Thalassemia activist from West Bengal cycles to Patna with a message
Roy says the harassment and trauma associated with periodical blood transfusions can be avoided if parents decided to test for Thalassemia before bearing a child
A labourer turned Thalassemia activist from West Bengal, Shyama Prasad Dutt Roy pedalled a distance of nearly 800 kilometres from Alipurduar in West Bengal on his bicycle to reach Patna in Bihar on Saturday, completing a leg of his nationwide campaign to create awareness about the disease as he meets Thalassemia patients and their families.
Thalassemia is a hereditary blood disorder, which results in lower than normal amounts of oxygen carrying protein (haemoglobin) in blood and some of its patients have to often go through blood transfusions to survive. People who are carriers of a thalassemia gene show no symptoms and might not know they’re carriers. If both parents are carriers, they can pass the disease to their kids.
Roy says he wants to tell parents of potential brides and grooms that they must understand the importance of conducting tests to ensure the would be couple is not Thalassemia minor.

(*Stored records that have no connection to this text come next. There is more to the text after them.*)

$ cat src/rtl/spike_count_classifier_if.sv
// rtl/spike_count_classifier_if.sv - spike counter/classifier signal bundle
// master drives spikes, window control and readout address; slave is the classifier.
interface spike_count_classifier_if #(
   parameter int N_NEURON = 10,
   parameter int CNT_W    = 8,
   parameter int IDX_W    = $clog2(N_NEURON)
);
   logic [N_NEURON-1:0] spike_in;
   logic                window_clr;
   logic                window_end;
   logic                busy;
   logic                result_valid;
   logic [IDX_W-1:0]    result_idx;
   logic [CNT_W-1:0]    result_max;
   logic                result_tie;
   logic                result_none;
   logic [CNT_W-1:0]    result_margin;
   logic [IDX_W-1:0]    rd_addr;
   logic [CNT_W-1:0]    rd_data;

   modport master (
      output spike_in, window_clr, window_end, rd_addr,
      input  busy, result_valid, result_idx, result_max, result_tie,
             result_none, result_margin, rd_data
   );

   modport slave (
      input  spike_in, window_clr, window_end, rd_addr,
      output busy, result_valid, result_idx, result_max, result_tie,
             result_none, result_margin, rd_data
   );
endinterface

$ cat src/rtl/spike_count_classifier.sv
// rtl/spike_count_classifier.sv - per-neuron spike counters with sequential winner-take-all scan
// Optional runner-up/margin tracking is built when SPIKE_CNT_MARGIN_EN is defined.
module spike_count_classifier #(
   parameter int N_NEURON = 10,
   parameter int CNT_W    = 8,
   parameter int IDX_W    = $clog2(N_NEURON)
) (
   input  logic CLK,
   input  logic RST_sync,
   spike_count_classifier_if.slave bus
);
   typedef enum logic [1:0] {S_IDLE, S_SCAN, S_DONE} state_t;

   localparam logic [CNT_W-1:0] CNT_MAX = '1;

   state_t           state_q, state_d;
   logic [CNT_W-1:0] cnt_q [N_NEURON];
   logic [CNT_W-1:0] cnt_d [N_NEURON];
   logic             we_prev_q, we_prev_d;
   logic [IDX_W-1:0] ptr_q, ptr_d;
   logic [CNT_W-1:0] best_q, best_d;
   logic [IDX_W-1:0] best_idx_q, best_idx_d;
   logic             tie_q, tie_d;
   logic             res_valid_q, res_valid_d;
   logic [IDX_W-1:0] res_idx_q, res_idx_d;
   logic [CNT_W-1:0] res_max_q, res_max_d;
   logic             res_tie_q, res_tie_d;
   logic             res_none_q, res_none_d;
   logic [CNT_W-1:0] rd_data_q, rd_data_d;
   logic [CNT_W-1:0] cur;
   logic             busy;
   logic             we_rise;
`ifdef SPIKE_CNT_MARGIN_EN
   logic [CNT_W-1:0] runner_q, runner_d;
   logic [CNT_W-1:0] res_margin_q, res_margin_d;
`endif

   assign busy      = (state_q != S_IDLE);
   assign we_rise   = bus.window_end & ~we_prev_q;
   assign we_prev_d = bus.window_end;

   always_comb begin
      for (int i = 0; i < N_NEURON; i++) begin
         cnt_d[i] = cnt_q[i];
         if (bus.window_clr)
            cnt_d[i] = '0;
         else if (bus.spike_in[i] && !bus.window_end && !busy && cnt_q[i] != CNT_MAX)
            cnt_d[i] = cnt_q[i] + CNT_W'(1);
      end
   end

   // Mux-by-compare keeps out-of-range addresses reading as zero without indexing past the array.
   always_comb begin
      cur       = '0;
      rd_data_d = '0;
      for (int i = 0; i < N_NEURON; i++) begin
         if (ptr_q == IDX_W'(i))       cur       = cnt_q[i];
         if (bus.rd_addr == IDX_W'(i)) rd_data_d = cnt_q[i];
      end
   end

   always_comb begin
      state_d     = state_q;
      ptr_d       = ptr_q;
      best_d      = best_q;
      best_idx_d  = best_idx_q;
      tie_d       = tie_q;
      res_valid_d = 1'b0;
      res_idx_d   = res_idx_q;
      res_max_d   = res_max_q;
      res_tie_d   = res_tie_q;
      res_none_d  = res_none_q;
`ifdef SPIKE_CNT_MARGIN_EN
      runner_d     = runner_q;
      res_margin_d = res_margin_q;
`endif
      case (state_q)
         S_IDLE: begin
            if (we_rise) begin
               state_d    = S_SCAN;
               ptr_d      = '0;
               best_d     = '0;
               best_idx_d = '0;
               tie_d      = 1'b0;
`ifdef SPIKE_CNT_MARGIN_EN
               runner_d   = '0;
`endif
            end
         end
         S_SCAN: begin
            // Strict greater-than keeps the lowest index as winner on ties.
            if (cur > best_q) begin
               best_d     = cur;
               best_idx_d = ptr_q;
               tie_d      = 1'b0;
            end else if (cur == best_q && best_q != '0) begin
               tie_d      = 1'b1;
            end
`ifdef SPIKE_CNT_MARGIN_EN
            if (cur > best_q)
               runner_d = best_q;
            else if (cur > runner_q)
               runner_d = cur;
`endif
            if (ptr_q == IDX_W'(N_NEURON-1))
               state_d = S_DONE;
            else
               ptr_d = ptr_q + IDX_W'(1);
         end
         S_DONE: begin
            res_valid_d = 1'b1;
            res_idx_d   = best_idx_q;
            res_max_d   = best_q;
            res_tie_d   = tie_q;
            res_none_d  = (best_q == '0);
`ifdef SPIKE_CNT_MARGIN_EN
            res_margin_d = best_q - runner_q;
`endif
            state_d     = S_IDLE;
         end
         default: state_d = S_IDLE;
      endcase
      // Clearing the window abandons any scan and leaves the last result untouched.
      if (bus.window_clr) begin
         state_d     = S_IDLE;
         res_valid_d = 1'b0;
         res_idx_d   = res_idx_q;
         res_max_d   = res_max_q;
         res_tie_d   = res_tie_q;
         res_none_d  = res_none_q;
`ifdef SPIKE_CNT_MARGIN_EN
         res_margin_d = res_margin_q;
`endif
      end
   end

   always_ff @(posedge CLK) begin
      if (RST_sync) begin
         state_q     <= S_IDLE;
         for (int i = 0; i < N_NEURON; i++) cnt_q[i] <= '0;
         we_prev_q   <= 1'b0;
         ptr_q       <= '0;
         best_q      <= '0;
         best_idx_q  <= '0;
         tie_q       <= 1'b0;
         res_valid_q <= 1'b0;
         res_idx_q   <= '0;
         res_max_q   <= '0;
         res_tie_q   <= 1'b0;
         res_none_q  <= 1'b1;
         rd_data_q   <= '0;
`ifdef SPIKE_CNT_MARGIN_EN
         runner_q     <= '0;
         res_margin_q <= '0;
`endif
      end else begin
         state_q     <= state_d;
         for (int i = 0; i < N_NEURON; i++) cnt_q[i] <= cnt_d[i];
         we_prev_q   <= we_prev_d;
         ptr_q       <= ptr_d;
         best_q      <= best_d;
         best_idx_q  <= best_idx_d;
         tie_q       <= tie_d;
         res_valid_q <= res_valid_d;
         res_idx_q   <= res_idx_d;
         res_max_q   <= res_max_d;
         res_tie_q   <= res_tie_d;
         res_none_q  <= res_none_d;
         rd_data_q   <= rd_data_d;
`ifdef SPIKE_CNT_MARGIN_EN
         runner_q     <= runner_d;
         res_margin_q <= res_margin_d;
`endif
      end
   end

   assign bus.busy         = busy;
   assign bus.result_valid = res_valid_q;
   assign bus.result_idx   = res_idx_q;
   assign bus.result_max   = res_max_q;
   assign bus.result_tie   = res_tie_q;
   assign bus.result_none  = res_none_q;
   assign bus.rd_data      = rd_data_q;
`ifdef SPIKE_CNT_MARGIN_EN
   assign bus.result_margin = res_margin_q;
`else
   assign bus.result_margin = '0;
`endif
endmodule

There are nearly 4,000 Thalassemia patients in Bihar. Recently, the state government started a day care centre at the Patna Medical College and Hospital (PMCH) for consultation, blood transfusion and treatment for Thalassemia patients.
Roy says the harassment and trauma associated with periodical blood transfusions can be avoided if parents decided to test for Thalassemia before bearing a child.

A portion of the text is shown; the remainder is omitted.